The two-level fusion CNN model outperformed alternative models in classifying metro drivers' distractions, with 54.1% of fNIRS features showing significant differences across distraction levels.
Does a two-level fusion CNN model using ECG and fNIRS features improve the identification of cognitive distractions in metro drivers compared to alternative fusion or non-fusion models?

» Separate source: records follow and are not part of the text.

<file path="src/rtl/player_pkg.sv">
// Shared colour codes, colour index encoding and FSM state encodings for the player lane controller.
package player_pkg;

    localparam int unsigned DARK    = 31;
    localparam int unsigned COLOR_R = 10;
    localparam int unsigned COLOR_G = 11;
    localparam int unsigned COLOR_B = 12;

    localparam logic [7:0] LFSR_SEED = 8'h01;
    localparam logic [7:0] LFSR_TAPS = 8'hB8;

    typedef enum logic [1:0] {
        COL_R = 2'd0,
        COL_G = 2'd1,
        COL_B = 2'd2
    } color_e;

    typedef enum logic [1:0] {
        MV_IDLE   = 2'd0,
        MV_DELAY  = 2'd1,
        MV_REPEAT = 2'd2
    } mv_state_e;

    typedef enum logic [1:0] {
        F_READY = 2'd0,
        F_PEND  = 2'd1,
        F_COOL  = 2'd2
    } fire_state_e;

    function automatic int unsigned color_code(input color_e c);
        case (c)
            COL_G:   return COLOR_G;
            COL_B:   return COLOR_B;
            default: return COLOR_R;
        endcase
    endfunction

endpackage

</file>
<file path="src/rtl/player_lane_ctrl_lfsr8.sv">
// 8-bit right-shifting Galois LFSR, free-running every clock.
module lfsr8
    import player_pkg::*;
(
    input  logic       clk,
    input  logic       rst,
    output logic [7:0] out
);

    logic [7:0] r_lfsr;

    always_ff @(posedge clk) begin
        if (rst) begin
            r_lfsr <= LFSR_SEED;
        end else begin
            r_lfsr <= {1'b0, r_lfsr[7:1]} ^ (r_lfsr[0] ? LFSR_TAPS : 8'h00);
        end
    end

    assign out = r_lfsr;

endmodule

</file>
<file path="src/rtl/player_lane_ctrl.sv">
// Player lane controller: joystick-driven lane position with auto-repeat, fire/shot handshake
// with cooldown, and a registered per-lane colour row.
module player_lane_ctrl
    import player_pkg::*;
#(
    parameter int COLS           = 8,
    parameter int CW             = 5,
    parameter int WRAP           = 0,
    parameter int REPEAT_TICKS   = 4,
    parameter int FIRST_DELAY    = 8,
    parameter int COOLDOWN_TICKS = 3
)(
    input  logic                     clk,
    input  logic                     rst,
    input  logic                     en,
    input  logic                     tick,
    input  logic [3:0]               jstk_pos,
    input  logic                     shot_ready,
    output logic [COLS*CW-1:0]       player_row,
    output logic [$clog2(COLS)-1:0]  player_pos,
    output logic                     shot_valid,
    output logic [$clog2(COLS)-1:0]  shot_col,
    output logic [1:0]               shot_color,
    output logic [COLS-1:0]          pos_onehot
);

    localparam int PW     = $clog2(COLS);
    localparam int MV_MAX = (FIRST_DELAY > REPEAT_TICKS) ? FIRST_DELAY : REPEAT_TICKS;
    localparam int MVW    = $clog2(MV_MAX + 2);
    localparam int CDW    = $clog2(COOLDOWN_TICKS + 2);

    logic [7:0]         w_lfsr;
    color_e             w_lfsr_color;
    logic [1:0]         w_dir;
    logic               w_dir_valid;
    logic [PW-1:0]      w_pos_moved;
    logic               w_fire_edge;
    logic [CW-1:0]      w_code;
    logic [COLS*CW-1:0] w_row;
    logic [6:0]         w_unused;

    mv_state_e          r_mv_state;
    logic [MVW-1:0]     r_mv_cnt;
    logic [1:0]         r_dir;
    logic [PW-1:0]      r_pos;

    fire_state_e        r_f_state;
    logic [CDW-1:0]     r_cd_cnt;
    logic               r_fire_q;
    logic               r_shot_valid;
    logic [PW-1:0]      r_shot_col;
    color_e             r_shot_color;
    color_e             r_loaded;
    logic [COLS*CW-1:0] r_row;

    lfsr8 u_lfsr (
        .clk (clk),
        .rst (rst),
        .out (w_lfsr)
    );

    assign w_unused     = {w_lfsr[7:2], jstk_pos[1]};
    assign w_lfsr_color = (w_lfsr[1:0] == 2'd3) ? COL_R : color_e'(w_lfsr[1:0]);

    // w_dir[0] = left (+1), w_dir[1] = right (-1); both or neither means no direction
    assign w_dir       = jstk_pos[3:2];
    assign w_dir_valid = w_dir[0] ^ w_dir[1];
    assign w_fire_edge = jstk_pos[0] & ~r_fire_q;

    always_comb begin
        w_pos_moved = r_pos;
        if (w_dir == 2'b01) begin
            if (r_pos == PW'(COLS - 1)) begin
                w_pos_moved = (WRAP != 0) ? '0 : r_pos;
            end else begin
                w_pos_moved = r_pos + 1'b1;
            end
        end else if (w_dir == 2'b10) begin
            if (r_pos == '0) begin
                w_pos_moved = (WRAP != 0) ? PW'(COLS - 1) : r_pos;
            end else begin
                w_pos_moved = r_pos - 1'b1;
            end
        end
    end

    // Any change of the held direction (including release) drops back to idle without moving
    always_ff @(posedge clk) begin
        if (rst) begin
            r_mv_state <= MV_IDLE;
            r_mv_cnt   <= '0;
            r_dir      <= '0;
            r_pos      <= PW'(1);
        end else if (en) begin
            case (r_mv_state)
                MV_IDLE: begin
                    if (tick && w_dir_valid) begin
                        r_pos      <= w_pos_moved;
                        r_dir      <= w_dir;
                        r_mv_cnt   <= MVW'(FIRST_DELAY);
                        r_mv_state <= MV_DELAY;
                    end
                end
                MV_DELAY, MV_REPEAT: begin
                    if (w_dir != r_dir) begin
                        r_mv_cnt   <= '0;
                        r_mv_state <= MV_IDLE;
                    end else if (tick) begin
                        if (r_mv_cnt <= MVW'(1)) begin
                            r_pos      <= w_pos_moved;
                            r_mv_cnt   <= MVW'(REPEAT_TICKS);
                            r_mv_state <= MV_REPEAT;
                        end else begin
                            r_mv_cnt <= r_mv_cnt - 1'b1;
                        end
                    end
                end
                default: begin
                    r_mv_cnt   <= '0;
                    r_mv_state <= MV_IDLE;
                end
            endcase
        end
    end

    // The consumer handshake completes even while disabled; everything else waits for en
    always_ff @(posedge clk) begin
        if (rst) begin
            r_f_state    <= F_READY;
            r_cd_cnt     <= '0;
            r_fire_q     <= 1'b0;
            r_shot_valid <= 1'b0;
            r_shot_col   <= '0;
            r_shot_color <= COL_R;
            r_loaded     <= COL_R;
        end else begin
            if (en) begin
                r_fire_q <= jstk_pos[0];
            end
            case (r_f_state)
                F_READY: begin
                    if (en && w_fire_edge) begin
                        r_shot_col   <= r_pos;
                        r_shot_color <= r_loaded;
                        r_shot_valid <= 1'b1;
                        r_f_state    <= F_PEND;
                    end
                end
                F_PEND: begin
                    if (shot_ready) begin
                        r_shot_valid <= 1'b0;
                        r_cd_cnt     <= CDW'(COOLDOWN_TICKS);
                        r_f_state    <= F_COOL;
                    end
                end
                F_COOL: begin
                    if (en && tick) begin
                        if (r_cd_cnt <= CDW'(1)) begin
                            r_cd_cnt  <= '0;
                            r_loaded  <= w_lfsr_color;
                            r_f_state <= F_READY;
                        end else begin
                            r_cd_cnt <= r_cd_cnt - 1'b1;
                        end
                    end
                end
                default: begin
                    r_shot_valid <= 1'b0;
                    r_f_state    <= F_READY;
                end
            endcase
        end
    end

    assign w_code = CW'(color_code(r_loaded));

    always_comb begin
        w_row = '0;
        for (int unsigned i = 0; i < COLS; i++) begin
            w_row[i*CW +: CW] = (r_pos == PW'(i)) ? w_code : CW'(DARK);
        end
    end

    always_ff @(posedge clk) begin
        if (rst) begin
            for (int unsigned i = 0; i < COLS; i++) begin
                r_row[i*CW +: CW] <= (i == 1) ? CW'(COLOR_R) : CW'(DARK);
            end
        end else if (en) begin
            r_row <= w_row;
        end
    end

    always_comb begin
        pos_onehot        = '0;
        pos_onehot[r_pos] = 1'b1;
    end

    assign player_row = r_row;
    assign player_pos = r_pos;
    assign shot_valid = r_shot_valid;
    assign shot_col   = r_shot_col;
    assign shot_color = r_shot_color;

endmodule
</file>
## config.mk

```make
export PLATFORM = sky130hd
export DESIGN_NAME = decode_queue
export DESIGN_NICKNAME = d
export VERILOG_FILES = /design/src/rtl/decode_queue.sv
export SDC_FILE = /design/constraint.sdc
export NUM_CORES = 1
export LEC_CHECK = 0
export ABC_AREA = 1
export CAP_MARGIN = 20
export CORE_MARGIN = 4
export CORE_UTILIZATION = 45
export DETAILED_ROUTE_END_ITERATION = 8
export PLACE_DENSITY = 0.66
export SYNTH_ARGS = -nofsm -noshare
export SYNTH_HDL_FRONTEND = slang
export SYNTH_SLANG_ARGS = --single-unit
export TNS_END_PERCENT = 1
```

## constraint.sdc

```tcl
create_clock -name clk -period 4.6 [get_ports clk]
set_input_delay 1.15 -clock clk [delete_from_list [all_inputs] [get_ports clk]]
set_output_delay 1.15 -clock clk [all_outputs]
set_load 0.01 [all_outputs]
```
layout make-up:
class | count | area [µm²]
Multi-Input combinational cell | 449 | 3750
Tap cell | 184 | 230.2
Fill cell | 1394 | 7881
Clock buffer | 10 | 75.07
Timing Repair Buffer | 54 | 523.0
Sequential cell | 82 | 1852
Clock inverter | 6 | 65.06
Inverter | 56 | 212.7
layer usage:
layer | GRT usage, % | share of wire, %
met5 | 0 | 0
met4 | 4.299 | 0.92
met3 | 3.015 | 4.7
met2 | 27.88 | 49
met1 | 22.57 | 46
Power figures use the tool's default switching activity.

A two-level fusion CNN model combining ECG and fNIRS features provides superior performance in identifying cognitive distractions in metro drivers compared to simpler models.
Absolute Event Rate: 0% vs 0%
This study develops a Convolutional Neural Network (CNN) -based two-level fusion model to identify cognitive distractions of metro drivers using their Electrocardiography (ECG) features and three types of functional near-infra-red spectroscopy (fNIRS) features (ΔOxyHb, ΔDeoxyHb, and ΔTotalHb). The model incorporates feature-level and decision-level fusions. Feature-level fusion combines ECG and fNIRS features to create a unified feature set, while decision-level fusion applies independent classifiers for ECG, fNIRS, and combined data to make final identification. For comparison, several alternative models are developed. Results indicate that the proposed two-level fusion model outperforms the non-fusion, feature-level fusion, and decision-level fusion models. Among the alternative models, those incorporating feature-level fusion outperform decision-level or non-fusion models. The feature-level fusion model that combines three types of fNIRS features demonstrates superior performance. Furthermore, all ECG features and 54.1% of fNIRS features show significant differences across the distraction levels. Drivers' prefrontal cortex is more active during cognitive distractions.
Liu et al. (Tue,) reported a other. The two-level fusion CNN model outperformed alternative models in classifying metro drivers' distractions, with 54.1% of fNIRS features showing significant differences across distraction levels.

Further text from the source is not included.